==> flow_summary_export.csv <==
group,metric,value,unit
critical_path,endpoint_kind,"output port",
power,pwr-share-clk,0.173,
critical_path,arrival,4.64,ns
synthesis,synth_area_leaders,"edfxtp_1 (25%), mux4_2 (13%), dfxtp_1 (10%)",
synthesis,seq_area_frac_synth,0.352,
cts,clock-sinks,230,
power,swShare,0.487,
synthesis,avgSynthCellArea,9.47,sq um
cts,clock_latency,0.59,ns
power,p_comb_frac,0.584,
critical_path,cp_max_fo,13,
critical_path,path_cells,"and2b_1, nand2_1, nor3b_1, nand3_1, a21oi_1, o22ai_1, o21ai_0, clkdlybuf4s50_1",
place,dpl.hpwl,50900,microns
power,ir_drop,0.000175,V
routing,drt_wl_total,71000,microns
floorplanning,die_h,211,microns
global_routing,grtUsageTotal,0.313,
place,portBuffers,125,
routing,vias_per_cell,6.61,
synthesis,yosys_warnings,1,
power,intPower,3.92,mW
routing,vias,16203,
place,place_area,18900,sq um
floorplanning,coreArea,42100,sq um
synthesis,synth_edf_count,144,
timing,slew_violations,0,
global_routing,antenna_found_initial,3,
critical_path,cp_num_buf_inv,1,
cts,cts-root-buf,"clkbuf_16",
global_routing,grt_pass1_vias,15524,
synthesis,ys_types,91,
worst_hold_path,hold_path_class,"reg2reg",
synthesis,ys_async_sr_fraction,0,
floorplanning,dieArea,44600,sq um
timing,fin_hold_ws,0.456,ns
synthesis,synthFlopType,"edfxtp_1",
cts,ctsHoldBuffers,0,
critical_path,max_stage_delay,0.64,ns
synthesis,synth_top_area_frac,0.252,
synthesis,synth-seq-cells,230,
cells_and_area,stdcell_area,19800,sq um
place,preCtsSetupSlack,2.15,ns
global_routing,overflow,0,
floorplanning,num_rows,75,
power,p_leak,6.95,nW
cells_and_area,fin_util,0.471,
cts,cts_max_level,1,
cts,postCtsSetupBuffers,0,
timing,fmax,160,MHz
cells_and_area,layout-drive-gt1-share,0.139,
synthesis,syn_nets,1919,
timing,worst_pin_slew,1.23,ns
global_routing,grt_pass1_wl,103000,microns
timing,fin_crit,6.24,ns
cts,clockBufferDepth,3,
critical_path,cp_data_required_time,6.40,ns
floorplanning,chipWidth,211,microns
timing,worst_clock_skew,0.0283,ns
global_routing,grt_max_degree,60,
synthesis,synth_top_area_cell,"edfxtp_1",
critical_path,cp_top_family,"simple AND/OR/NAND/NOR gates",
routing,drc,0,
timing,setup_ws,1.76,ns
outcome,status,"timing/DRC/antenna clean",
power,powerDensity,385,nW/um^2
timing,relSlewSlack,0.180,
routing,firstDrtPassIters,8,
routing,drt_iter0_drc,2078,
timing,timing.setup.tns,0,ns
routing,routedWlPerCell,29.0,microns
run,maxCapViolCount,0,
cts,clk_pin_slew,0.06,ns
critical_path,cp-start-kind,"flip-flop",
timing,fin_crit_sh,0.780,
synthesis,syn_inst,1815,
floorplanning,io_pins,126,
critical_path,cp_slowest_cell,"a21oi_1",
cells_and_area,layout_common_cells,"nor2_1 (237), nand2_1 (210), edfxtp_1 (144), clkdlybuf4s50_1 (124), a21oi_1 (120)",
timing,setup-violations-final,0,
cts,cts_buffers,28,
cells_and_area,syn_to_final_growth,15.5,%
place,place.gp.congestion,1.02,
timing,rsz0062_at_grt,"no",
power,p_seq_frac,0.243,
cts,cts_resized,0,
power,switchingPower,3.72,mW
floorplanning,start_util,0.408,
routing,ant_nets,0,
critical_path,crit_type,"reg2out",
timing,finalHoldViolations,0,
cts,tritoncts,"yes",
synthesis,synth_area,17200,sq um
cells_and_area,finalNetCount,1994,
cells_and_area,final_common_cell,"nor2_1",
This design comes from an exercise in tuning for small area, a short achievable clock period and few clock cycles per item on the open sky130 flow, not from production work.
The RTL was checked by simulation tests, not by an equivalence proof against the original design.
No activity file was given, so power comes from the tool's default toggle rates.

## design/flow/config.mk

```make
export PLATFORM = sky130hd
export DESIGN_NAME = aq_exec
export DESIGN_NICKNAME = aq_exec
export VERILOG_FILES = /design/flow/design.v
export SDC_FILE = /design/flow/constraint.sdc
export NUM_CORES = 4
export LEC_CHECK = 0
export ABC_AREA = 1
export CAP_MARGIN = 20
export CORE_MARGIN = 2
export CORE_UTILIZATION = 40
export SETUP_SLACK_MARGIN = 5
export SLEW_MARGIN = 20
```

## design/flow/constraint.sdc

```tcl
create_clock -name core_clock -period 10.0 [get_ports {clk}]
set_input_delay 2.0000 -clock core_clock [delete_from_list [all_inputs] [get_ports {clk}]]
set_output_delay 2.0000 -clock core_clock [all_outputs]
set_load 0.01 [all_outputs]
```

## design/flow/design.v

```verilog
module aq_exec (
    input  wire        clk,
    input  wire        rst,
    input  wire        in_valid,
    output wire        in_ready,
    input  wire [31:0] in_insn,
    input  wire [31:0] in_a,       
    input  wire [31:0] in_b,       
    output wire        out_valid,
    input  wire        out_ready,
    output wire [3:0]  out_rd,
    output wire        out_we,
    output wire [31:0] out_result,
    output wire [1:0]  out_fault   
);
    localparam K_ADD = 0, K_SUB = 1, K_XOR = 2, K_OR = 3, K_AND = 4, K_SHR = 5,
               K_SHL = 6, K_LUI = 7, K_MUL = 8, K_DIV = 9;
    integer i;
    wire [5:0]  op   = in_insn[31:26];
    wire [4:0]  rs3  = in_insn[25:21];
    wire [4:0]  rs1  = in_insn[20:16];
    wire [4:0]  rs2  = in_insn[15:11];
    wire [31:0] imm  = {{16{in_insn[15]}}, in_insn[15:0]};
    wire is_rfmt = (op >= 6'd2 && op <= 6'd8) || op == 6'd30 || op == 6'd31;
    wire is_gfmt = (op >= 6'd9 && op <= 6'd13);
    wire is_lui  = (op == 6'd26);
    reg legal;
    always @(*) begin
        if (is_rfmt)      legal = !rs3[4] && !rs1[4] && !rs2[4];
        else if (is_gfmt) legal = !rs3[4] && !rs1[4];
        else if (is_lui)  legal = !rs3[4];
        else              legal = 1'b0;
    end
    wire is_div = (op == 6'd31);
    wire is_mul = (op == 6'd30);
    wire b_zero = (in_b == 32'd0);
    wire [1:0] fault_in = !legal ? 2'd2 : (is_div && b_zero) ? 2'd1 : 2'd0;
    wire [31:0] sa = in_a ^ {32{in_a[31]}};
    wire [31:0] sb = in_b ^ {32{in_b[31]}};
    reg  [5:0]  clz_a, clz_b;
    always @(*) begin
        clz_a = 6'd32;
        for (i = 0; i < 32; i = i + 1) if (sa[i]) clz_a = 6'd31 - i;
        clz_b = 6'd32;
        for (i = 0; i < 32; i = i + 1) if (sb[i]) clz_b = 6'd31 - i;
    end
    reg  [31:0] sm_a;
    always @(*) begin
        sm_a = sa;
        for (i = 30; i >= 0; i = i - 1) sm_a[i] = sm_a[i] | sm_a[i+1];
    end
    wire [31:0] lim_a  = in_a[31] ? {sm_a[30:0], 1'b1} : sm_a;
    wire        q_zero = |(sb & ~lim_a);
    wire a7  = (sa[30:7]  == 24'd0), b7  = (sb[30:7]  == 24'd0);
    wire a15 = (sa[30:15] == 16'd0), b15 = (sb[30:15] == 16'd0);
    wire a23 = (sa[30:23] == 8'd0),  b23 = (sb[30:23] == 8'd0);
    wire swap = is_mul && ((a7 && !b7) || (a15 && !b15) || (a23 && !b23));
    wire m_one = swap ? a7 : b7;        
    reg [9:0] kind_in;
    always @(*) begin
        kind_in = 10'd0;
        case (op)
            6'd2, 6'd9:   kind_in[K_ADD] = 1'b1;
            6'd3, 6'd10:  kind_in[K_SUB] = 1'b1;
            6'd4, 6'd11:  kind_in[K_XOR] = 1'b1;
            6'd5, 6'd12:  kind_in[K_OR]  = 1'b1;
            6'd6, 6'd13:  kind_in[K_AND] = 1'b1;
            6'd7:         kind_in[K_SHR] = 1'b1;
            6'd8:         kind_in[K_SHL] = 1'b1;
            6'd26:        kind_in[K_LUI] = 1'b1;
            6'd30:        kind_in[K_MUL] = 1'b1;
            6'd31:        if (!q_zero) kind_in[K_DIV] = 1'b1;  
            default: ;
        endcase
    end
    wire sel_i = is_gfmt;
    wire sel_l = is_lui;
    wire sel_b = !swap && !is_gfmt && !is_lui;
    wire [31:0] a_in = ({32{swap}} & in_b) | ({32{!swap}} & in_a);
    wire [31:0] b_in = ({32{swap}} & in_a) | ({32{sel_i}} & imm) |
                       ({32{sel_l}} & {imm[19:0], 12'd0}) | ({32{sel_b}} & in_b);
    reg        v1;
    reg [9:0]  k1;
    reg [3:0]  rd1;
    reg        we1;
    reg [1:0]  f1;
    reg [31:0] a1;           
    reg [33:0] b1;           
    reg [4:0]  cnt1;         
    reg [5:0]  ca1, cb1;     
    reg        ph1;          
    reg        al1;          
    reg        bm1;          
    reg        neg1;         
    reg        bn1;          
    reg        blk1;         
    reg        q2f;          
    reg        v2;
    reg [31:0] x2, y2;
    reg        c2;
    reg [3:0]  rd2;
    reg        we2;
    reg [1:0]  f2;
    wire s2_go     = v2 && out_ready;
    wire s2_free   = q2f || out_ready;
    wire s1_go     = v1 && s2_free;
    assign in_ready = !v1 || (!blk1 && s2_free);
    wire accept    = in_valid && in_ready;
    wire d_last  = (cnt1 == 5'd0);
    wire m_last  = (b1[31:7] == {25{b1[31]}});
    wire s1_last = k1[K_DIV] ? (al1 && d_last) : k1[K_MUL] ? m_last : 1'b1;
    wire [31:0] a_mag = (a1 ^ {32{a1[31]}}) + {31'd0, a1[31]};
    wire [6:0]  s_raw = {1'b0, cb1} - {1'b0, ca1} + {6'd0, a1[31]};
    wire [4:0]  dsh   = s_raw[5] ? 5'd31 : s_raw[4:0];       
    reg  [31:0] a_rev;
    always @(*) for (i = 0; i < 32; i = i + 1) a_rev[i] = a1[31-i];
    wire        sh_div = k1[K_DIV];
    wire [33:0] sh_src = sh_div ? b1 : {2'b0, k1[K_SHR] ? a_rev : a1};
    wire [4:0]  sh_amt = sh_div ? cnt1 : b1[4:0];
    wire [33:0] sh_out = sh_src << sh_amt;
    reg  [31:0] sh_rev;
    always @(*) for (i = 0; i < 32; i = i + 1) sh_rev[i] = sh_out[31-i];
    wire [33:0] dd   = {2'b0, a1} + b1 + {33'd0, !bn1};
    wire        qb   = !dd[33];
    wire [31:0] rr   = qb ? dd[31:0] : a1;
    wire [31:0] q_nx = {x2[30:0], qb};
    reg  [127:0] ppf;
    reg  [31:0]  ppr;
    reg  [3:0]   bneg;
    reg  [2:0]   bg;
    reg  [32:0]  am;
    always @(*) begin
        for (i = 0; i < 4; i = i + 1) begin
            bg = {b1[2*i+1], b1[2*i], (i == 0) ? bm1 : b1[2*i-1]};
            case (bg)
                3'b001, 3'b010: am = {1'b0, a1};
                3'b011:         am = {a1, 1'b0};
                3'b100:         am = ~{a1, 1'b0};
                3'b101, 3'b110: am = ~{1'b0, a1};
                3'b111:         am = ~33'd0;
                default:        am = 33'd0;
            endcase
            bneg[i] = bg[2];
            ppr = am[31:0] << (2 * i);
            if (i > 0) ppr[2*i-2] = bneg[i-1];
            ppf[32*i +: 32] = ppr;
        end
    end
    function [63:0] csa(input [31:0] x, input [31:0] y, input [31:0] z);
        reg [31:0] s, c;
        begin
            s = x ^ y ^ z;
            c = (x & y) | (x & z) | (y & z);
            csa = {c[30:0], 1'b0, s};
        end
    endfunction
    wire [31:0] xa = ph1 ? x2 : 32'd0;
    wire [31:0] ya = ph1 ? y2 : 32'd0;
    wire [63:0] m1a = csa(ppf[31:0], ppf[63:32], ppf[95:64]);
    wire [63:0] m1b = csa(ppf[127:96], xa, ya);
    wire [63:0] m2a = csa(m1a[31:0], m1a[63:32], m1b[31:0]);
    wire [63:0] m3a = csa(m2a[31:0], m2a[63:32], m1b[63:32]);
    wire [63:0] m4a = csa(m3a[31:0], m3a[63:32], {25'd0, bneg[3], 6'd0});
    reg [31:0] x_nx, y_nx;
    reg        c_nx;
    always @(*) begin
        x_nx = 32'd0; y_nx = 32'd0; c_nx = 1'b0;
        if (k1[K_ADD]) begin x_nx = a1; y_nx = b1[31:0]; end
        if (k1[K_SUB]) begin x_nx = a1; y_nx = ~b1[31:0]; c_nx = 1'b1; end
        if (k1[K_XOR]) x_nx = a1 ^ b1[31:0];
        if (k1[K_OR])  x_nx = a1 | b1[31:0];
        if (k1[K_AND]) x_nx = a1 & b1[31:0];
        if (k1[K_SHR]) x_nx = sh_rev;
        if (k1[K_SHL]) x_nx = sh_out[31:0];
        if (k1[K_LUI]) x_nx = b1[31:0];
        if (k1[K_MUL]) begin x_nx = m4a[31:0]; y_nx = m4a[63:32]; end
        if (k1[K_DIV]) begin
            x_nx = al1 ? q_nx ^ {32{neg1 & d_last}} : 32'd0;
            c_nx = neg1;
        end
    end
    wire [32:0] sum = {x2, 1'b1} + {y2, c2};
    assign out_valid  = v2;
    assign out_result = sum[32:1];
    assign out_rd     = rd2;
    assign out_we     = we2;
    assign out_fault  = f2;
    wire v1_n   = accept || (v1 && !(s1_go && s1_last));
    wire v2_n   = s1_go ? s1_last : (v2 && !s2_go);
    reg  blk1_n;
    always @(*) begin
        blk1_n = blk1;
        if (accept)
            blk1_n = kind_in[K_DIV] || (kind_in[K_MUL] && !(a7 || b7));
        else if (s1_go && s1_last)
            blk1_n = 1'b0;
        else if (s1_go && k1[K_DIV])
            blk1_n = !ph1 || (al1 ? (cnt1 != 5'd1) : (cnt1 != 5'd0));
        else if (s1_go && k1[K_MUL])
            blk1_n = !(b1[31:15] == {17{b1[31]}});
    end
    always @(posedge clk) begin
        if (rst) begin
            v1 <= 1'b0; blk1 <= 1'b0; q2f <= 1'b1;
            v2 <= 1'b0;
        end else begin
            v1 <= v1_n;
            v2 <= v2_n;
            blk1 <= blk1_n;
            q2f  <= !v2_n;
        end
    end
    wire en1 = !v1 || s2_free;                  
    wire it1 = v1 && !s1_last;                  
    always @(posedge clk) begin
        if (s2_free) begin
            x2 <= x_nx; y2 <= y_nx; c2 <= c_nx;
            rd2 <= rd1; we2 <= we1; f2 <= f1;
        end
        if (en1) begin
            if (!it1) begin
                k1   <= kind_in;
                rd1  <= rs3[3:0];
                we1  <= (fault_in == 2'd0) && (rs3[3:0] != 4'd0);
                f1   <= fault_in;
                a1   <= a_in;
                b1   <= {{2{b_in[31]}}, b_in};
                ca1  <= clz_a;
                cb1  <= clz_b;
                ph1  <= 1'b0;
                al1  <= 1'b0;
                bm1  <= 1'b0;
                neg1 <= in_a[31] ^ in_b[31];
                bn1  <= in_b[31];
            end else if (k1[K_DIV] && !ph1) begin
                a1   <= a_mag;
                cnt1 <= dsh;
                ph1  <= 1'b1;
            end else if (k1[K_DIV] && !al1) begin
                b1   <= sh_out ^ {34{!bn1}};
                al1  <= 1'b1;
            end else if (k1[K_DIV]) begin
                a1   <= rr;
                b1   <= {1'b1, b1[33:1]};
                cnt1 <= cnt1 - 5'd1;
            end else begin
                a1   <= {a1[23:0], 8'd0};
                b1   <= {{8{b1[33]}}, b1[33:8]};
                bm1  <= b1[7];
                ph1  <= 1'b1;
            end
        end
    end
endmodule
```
= = = = = = =
■ THE TASK ■
Restate verbatim the first line above and all lines after it through the line containing "timing,setup_ws,1.76,ns"; omit the rest.

■ ANSWER BOX ■
==> flow_summary_export.csv <==
group,metric,value,unit
critical_path,endpoint_kind,"output port",
power,pwr-share-clk,0.173,
critical_path,arrival,4.64,ns
synthesis,synth_area_leaders,"edfxtp_1 (25%), mux4_2 (13%), dfxtp_1 (10%)",
synthesis,seq_area_frac_synth,0.352,
cts,clock-sinks,230,
power,swShare,0.487,
synthesis,avgSynthCellArea,9.47,sq um
cts,clock_latency,0.59,ns
power,p_comb_frac,0.584,
critical_path,cp_max_fo,13,
critical_path,path_cells,"and2b_1, nand2_1, nor3b_1, nand3_1, a21oi_1, o22ai_1, o21ai_0, clkdlybuf4s50_1",
place,dpl.hpwl,50900,microns
power,ir_drop,0.000175,V
routing,drt_wl_total,71000,microns
floorplanning,die_h,211,microns
global_routing,grtUsageTotal,0.313,
place,portBuffers,125,
routing,vias_per_cell,6.61,
synthesis,yosys_warnings,1,
power,intPower,3.92,mW
routing,vias,16203,
place,place_area,18900,sq um
floorplanning,coreArea,42100,sq um
synthesis,synth_edf_count,144,
timing,slew_violations,0,
global_routing,antenna_found_initial,3,
critical_path,cp_num_buf_inv,1,
cts,cts-root-buf,"clkbuf_16",
global_routing,grt_pass1_vias,15524,
synthesis,ys_types,91,
worst_hold_path,hold_path_class,"reg2reg",
synthesis,ys_async_sr_fraction,0,
floorplanning,dieArea,44600,sq um
timing,fin_hold_ws,0.456,ns
synthesis,synthFlopType,"edfxtp_1",
cts,ctsHoldBuffers,0,
critical_path,max_stage_delay,0.64,ns
synthesis,synth_top_area_frac,0.252,
synthesis,synth-seq-cells,230,
cells_and_area,stdcell_area,19800,sq um
place,preCtsSetupSlack,2.15,ns
global_routing,overflow,0,
floorplanning,num_rows,75,
power,p_leak,6.95,nW
cells_and_area,fin_util,0.471,
cts,cts_max_level,1,
cts,postCtsSetupBuffers,0,
timing,fmax,160,MHz
cells_and_area,layout-drive-gt1-share,0.139,
synthesis,syn_nets,1919,
timing,worst_pin_slew,1.23,ns
global_routing,grt_pass1_wl,103000,microns
timing,fin_crit,6.24,ns
cts,clockBufferDepth,3,
critical_path,cp_data_required_time,6.40,ns
floorplanning,chipWidth,211,microns
timing,worst_clock_skew,0.0283,ns
global_routing,grt_max_degree,60,
synthesis,synth_top_area_cell,"edfxtp_1",
critical_path,cp_top_family,"simple AND/OR/NAND/NOR gates",
routing,drc,0,
timing,setup_ws,1.76,ns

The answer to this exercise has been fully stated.